Bild: pixabay (verändert)
Inzwischen wird bei Gesprächen über Kinderpornografie immer vehementer gefordert „Missbrauchsabbildung“ zu sagen. Es muss einen Unterschied machen, ob ein 13-jähriges bekleidetes Kind ein Posingfoto von sich macht, Kinder bei sexuellen Spielen gezeigt werden oder die Vergewaltigung eines Kindes abgebildet ist. Das gesamte Spektrum unter einen Begriff zu fassen ist eine absichtliche Täuschung mit dem Ziel weiterer Verbote und Verschärfungen. Diese Vorgehensweise entspricht der Skandalisierung und Hetze wie sie heute in praktisch allen „sozialen“ Netzwerken ausgeübt wird. Statt gegen diese Entwicklung vorzugehen bringen Politiker die so entstehenden Meinungen unreflektiert in Gesetzesform.
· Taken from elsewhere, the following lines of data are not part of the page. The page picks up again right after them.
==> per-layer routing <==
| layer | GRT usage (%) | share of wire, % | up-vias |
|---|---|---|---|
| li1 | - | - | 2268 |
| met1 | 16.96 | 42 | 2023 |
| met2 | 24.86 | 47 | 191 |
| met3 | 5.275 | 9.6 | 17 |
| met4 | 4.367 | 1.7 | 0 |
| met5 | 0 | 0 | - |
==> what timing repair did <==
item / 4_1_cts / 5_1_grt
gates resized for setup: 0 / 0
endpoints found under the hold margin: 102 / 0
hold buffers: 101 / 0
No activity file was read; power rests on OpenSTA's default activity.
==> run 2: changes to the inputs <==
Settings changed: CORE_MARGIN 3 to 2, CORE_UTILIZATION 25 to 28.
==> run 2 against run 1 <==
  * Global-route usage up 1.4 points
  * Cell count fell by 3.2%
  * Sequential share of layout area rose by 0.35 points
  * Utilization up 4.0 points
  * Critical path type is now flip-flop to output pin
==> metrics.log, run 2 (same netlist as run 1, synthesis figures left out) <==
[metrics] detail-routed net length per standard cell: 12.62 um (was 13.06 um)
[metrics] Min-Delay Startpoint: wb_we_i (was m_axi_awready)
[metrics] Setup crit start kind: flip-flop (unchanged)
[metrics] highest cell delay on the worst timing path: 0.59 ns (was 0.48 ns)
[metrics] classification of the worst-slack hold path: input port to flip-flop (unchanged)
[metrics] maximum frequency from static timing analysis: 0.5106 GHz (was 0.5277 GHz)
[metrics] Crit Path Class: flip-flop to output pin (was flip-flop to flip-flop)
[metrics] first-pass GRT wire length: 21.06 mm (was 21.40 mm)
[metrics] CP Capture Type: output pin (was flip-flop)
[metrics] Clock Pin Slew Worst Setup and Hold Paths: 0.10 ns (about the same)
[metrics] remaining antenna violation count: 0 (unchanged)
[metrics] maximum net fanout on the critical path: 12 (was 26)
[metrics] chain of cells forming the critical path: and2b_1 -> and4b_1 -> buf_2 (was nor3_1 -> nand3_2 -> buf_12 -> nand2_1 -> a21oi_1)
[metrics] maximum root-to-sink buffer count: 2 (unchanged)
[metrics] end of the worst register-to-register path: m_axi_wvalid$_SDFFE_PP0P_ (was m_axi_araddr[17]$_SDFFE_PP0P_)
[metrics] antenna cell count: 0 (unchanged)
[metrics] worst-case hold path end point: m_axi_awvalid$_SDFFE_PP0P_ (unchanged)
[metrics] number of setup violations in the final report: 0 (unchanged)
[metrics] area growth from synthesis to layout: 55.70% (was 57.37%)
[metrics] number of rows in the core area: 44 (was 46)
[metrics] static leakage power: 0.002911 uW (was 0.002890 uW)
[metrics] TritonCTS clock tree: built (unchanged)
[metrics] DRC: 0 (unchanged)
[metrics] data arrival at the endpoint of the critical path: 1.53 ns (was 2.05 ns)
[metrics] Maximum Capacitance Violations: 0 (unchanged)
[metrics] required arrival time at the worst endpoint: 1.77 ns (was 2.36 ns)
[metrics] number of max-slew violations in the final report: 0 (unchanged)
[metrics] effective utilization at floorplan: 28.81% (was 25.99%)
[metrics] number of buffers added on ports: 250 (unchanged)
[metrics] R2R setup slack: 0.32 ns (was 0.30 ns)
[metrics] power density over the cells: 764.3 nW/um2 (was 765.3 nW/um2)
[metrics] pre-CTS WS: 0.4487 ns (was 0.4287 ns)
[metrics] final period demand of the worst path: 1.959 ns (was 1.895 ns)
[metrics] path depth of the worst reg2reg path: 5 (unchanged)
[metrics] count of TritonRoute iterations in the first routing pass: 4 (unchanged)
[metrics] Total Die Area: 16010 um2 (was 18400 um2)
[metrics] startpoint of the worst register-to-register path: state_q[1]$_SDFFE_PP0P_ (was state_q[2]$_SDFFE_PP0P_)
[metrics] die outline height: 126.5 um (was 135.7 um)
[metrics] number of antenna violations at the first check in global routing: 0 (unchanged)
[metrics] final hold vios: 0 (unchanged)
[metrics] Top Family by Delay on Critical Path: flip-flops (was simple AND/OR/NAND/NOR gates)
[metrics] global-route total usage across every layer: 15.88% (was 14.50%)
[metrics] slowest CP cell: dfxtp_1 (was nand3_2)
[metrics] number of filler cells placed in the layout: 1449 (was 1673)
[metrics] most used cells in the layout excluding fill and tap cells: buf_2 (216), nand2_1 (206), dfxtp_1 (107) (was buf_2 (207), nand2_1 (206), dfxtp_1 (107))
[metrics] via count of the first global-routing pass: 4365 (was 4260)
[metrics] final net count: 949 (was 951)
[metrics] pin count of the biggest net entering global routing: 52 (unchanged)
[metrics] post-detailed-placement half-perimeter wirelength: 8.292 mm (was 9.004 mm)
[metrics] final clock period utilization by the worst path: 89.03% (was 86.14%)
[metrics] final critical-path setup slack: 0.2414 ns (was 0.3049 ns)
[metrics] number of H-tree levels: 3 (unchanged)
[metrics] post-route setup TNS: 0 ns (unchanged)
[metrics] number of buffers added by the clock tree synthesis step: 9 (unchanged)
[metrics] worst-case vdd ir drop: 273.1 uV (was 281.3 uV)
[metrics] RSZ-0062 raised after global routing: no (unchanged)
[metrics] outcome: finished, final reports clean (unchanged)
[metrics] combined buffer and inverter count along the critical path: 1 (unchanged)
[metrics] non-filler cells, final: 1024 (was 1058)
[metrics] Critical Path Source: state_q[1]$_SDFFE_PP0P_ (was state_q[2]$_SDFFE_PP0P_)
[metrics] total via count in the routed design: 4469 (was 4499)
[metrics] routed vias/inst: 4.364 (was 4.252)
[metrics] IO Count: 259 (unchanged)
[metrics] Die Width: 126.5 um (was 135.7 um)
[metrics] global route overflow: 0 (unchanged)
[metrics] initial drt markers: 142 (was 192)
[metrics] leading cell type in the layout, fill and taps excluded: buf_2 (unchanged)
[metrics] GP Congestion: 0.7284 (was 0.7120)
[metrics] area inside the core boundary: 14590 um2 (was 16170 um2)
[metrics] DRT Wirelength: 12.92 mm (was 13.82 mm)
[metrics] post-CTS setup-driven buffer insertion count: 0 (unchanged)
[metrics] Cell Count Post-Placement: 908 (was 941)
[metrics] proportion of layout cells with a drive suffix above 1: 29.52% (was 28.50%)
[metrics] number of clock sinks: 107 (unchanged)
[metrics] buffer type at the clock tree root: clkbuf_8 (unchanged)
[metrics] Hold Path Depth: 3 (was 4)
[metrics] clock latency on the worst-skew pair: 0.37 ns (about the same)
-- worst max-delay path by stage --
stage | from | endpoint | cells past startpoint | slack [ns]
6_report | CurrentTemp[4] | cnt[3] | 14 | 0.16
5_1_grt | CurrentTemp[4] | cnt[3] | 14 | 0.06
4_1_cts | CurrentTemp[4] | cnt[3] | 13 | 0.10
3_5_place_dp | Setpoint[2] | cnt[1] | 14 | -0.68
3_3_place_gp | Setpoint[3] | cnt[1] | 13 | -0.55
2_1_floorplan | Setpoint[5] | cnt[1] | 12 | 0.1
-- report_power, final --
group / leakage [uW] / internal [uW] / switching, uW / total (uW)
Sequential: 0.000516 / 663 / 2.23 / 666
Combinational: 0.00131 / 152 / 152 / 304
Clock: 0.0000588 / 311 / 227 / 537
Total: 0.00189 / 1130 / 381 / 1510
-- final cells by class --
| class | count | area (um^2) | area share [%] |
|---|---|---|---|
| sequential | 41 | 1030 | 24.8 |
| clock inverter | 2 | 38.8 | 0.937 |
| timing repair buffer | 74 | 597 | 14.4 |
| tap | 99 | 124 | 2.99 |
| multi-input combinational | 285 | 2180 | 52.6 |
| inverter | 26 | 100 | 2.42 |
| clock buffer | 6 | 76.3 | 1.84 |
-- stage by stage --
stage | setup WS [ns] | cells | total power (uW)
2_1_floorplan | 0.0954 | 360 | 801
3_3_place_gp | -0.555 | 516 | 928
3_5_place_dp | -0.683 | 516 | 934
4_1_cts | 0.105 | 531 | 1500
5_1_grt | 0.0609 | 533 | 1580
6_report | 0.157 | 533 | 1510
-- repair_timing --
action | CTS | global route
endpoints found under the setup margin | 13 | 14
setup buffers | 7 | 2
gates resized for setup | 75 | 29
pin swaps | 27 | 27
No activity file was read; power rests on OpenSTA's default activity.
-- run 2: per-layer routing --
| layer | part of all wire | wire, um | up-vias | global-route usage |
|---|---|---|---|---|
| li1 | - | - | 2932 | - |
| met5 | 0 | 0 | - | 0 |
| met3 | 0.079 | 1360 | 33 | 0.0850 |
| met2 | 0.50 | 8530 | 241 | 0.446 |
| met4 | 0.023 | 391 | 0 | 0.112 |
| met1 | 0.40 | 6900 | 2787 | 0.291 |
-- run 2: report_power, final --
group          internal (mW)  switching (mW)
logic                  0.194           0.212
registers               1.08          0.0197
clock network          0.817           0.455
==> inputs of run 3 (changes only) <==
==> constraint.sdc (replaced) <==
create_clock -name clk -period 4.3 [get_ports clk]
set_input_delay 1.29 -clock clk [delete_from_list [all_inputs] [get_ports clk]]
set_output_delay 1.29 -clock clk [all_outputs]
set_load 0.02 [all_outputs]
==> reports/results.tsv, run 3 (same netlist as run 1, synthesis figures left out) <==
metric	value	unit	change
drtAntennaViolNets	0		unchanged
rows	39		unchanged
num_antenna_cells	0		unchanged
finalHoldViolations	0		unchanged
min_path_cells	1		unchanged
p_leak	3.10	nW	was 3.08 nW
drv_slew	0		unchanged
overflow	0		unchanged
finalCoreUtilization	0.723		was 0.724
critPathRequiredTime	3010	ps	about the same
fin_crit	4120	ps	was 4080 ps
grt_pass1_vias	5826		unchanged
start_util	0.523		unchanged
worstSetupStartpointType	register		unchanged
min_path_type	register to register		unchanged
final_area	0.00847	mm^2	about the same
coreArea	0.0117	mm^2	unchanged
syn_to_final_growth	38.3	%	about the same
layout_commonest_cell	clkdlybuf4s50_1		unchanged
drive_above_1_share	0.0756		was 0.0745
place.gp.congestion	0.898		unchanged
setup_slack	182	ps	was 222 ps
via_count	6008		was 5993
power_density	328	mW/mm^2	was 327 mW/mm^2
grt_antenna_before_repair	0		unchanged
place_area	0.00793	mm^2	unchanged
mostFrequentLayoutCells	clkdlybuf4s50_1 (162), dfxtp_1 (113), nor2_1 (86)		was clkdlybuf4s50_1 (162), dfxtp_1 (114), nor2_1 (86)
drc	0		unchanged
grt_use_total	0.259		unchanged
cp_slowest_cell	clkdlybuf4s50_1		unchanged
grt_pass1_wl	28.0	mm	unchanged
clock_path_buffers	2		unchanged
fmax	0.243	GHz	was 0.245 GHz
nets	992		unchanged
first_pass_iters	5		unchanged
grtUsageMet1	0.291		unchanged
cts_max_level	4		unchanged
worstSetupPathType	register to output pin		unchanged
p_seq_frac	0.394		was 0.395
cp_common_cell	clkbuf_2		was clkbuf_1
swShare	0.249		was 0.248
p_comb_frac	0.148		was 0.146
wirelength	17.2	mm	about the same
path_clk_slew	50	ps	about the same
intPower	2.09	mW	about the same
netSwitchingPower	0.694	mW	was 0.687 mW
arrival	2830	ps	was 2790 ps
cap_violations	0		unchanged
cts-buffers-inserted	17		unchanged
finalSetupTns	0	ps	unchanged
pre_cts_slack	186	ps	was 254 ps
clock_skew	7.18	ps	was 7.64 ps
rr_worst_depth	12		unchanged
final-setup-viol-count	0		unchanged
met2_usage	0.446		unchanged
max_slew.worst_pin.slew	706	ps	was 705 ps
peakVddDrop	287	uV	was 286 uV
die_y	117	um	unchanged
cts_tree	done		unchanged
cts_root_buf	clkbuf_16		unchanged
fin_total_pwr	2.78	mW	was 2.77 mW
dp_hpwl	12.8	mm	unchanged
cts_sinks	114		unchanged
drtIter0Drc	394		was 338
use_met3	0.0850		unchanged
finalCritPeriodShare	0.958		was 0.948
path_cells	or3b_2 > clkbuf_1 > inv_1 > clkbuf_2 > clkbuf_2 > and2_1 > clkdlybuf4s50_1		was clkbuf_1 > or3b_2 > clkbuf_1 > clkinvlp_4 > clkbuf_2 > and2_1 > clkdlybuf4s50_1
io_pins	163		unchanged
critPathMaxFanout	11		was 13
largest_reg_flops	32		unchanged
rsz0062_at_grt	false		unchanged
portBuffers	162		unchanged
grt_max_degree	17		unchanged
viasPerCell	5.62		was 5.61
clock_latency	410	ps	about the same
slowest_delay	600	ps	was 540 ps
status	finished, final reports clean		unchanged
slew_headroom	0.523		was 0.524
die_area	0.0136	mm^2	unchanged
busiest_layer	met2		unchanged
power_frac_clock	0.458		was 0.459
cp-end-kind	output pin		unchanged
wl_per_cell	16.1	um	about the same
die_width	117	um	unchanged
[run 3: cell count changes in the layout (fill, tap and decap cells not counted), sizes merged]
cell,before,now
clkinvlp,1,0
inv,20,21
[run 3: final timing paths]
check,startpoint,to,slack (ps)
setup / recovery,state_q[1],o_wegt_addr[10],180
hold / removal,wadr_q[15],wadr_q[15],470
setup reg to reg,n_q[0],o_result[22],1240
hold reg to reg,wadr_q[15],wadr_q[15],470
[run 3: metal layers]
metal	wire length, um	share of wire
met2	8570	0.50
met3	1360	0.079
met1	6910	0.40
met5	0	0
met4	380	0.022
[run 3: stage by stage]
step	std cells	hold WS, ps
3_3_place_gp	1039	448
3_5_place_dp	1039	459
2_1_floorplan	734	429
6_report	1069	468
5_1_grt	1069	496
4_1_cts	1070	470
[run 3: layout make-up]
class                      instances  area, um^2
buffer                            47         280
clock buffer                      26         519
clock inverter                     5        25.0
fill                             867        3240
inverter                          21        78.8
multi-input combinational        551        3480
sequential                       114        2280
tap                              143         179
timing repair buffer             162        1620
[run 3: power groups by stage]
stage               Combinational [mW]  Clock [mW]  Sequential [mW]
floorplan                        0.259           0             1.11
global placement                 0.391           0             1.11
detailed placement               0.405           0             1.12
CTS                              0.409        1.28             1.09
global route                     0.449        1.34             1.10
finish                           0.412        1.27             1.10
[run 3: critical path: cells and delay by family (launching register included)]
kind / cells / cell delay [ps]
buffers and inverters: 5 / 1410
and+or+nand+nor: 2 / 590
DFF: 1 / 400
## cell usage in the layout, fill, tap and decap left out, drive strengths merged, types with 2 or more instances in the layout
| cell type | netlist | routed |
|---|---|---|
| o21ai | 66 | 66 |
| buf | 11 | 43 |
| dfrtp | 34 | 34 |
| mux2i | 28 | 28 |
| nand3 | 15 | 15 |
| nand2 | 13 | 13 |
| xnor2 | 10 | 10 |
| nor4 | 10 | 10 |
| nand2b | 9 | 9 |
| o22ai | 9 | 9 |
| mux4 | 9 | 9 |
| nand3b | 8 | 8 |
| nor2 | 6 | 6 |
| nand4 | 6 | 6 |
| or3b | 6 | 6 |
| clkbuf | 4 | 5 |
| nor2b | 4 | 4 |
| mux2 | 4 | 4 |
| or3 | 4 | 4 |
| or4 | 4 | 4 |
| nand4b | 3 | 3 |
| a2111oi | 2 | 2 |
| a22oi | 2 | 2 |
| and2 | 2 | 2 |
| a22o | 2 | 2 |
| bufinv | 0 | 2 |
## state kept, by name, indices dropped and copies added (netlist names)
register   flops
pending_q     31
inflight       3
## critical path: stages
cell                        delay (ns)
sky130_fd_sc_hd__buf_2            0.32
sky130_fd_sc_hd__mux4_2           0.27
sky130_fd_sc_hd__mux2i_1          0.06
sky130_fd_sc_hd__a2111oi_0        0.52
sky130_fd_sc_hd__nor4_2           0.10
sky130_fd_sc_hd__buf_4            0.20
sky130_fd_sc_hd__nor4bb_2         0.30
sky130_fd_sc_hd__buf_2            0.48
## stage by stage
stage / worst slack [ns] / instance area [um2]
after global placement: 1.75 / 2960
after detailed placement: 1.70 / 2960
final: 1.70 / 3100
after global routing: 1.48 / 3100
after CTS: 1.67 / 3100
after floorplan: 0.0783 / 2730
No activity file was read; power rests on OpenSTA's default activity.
File: config.mk
export PLATFORM = sky130hd
export DESIGN_NAME = issue_scoreboard
export DESIGN_NICKNAME = d
export VERILOG_FILES = /design/src/rtl/mips_sched_pkg.sv /design/src/rtl/wb_slot_ring.sv /design/src/rtl/issue_scoreboard.sv
export SDC_FILE = /design/constraint.sdc
export NUM_CORES = 1
export LEC_CHECK = 0
export BUFFER_PORTS_ARGS = -buffer_cell sky130_fd_sc_hd__buf_2
export CORE_ASPECT_RATIO = 0.75
export CORE_MARGIN = 2
export CORE_UTILIZATION = 49
export DETAILED_ROUTE_END_ITERATION = 7
export PLACE_DENSITY = 0.74
export SKIP_LAST_GASP = 1
export SYNTH_ARGS = -nofsm -noshare
export SYNTH_HDL_FRONTEND = slang
export SYNTH_SLANG_ARGS = --single-unit
File: constraint.sdc
create_clock -name clock -period 3.6 [get_ports clock]
set_clock_uncertainty 0.1 [all_clocks]
set_input_delay 0.18 -clock clock [delete_from_list [all_inputs] [get_ports clock]]
set_output_delay 0.18 -clock clock [all_outputs]
set_load 0.1 [all_outputs]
Im Folgenden verwende ich den Begriff Missbrauch für sexuelle Übergriffe durch Anwendung von physischer oder psychischer Gewalt. Abbildungen dieses Missbrauchs bezeichne ich als Missbrauchsabbildungen. Abbildungen, die ohne Zwang erstellt wurden und keine Gewalt zeigen als Kinderpornografie. Ich schreibe „Missbrauch“, wenn ich den Begriff meiner Definition folgend im Kontext für falsch halte.

In Zitaten verwende ich den Begriff, den der jeweilige Autor benutzt hat.

Der Aufsatz ist nicht gegendert. Beispiel: Täter meint männliche ebenso wie weibliche Menschen.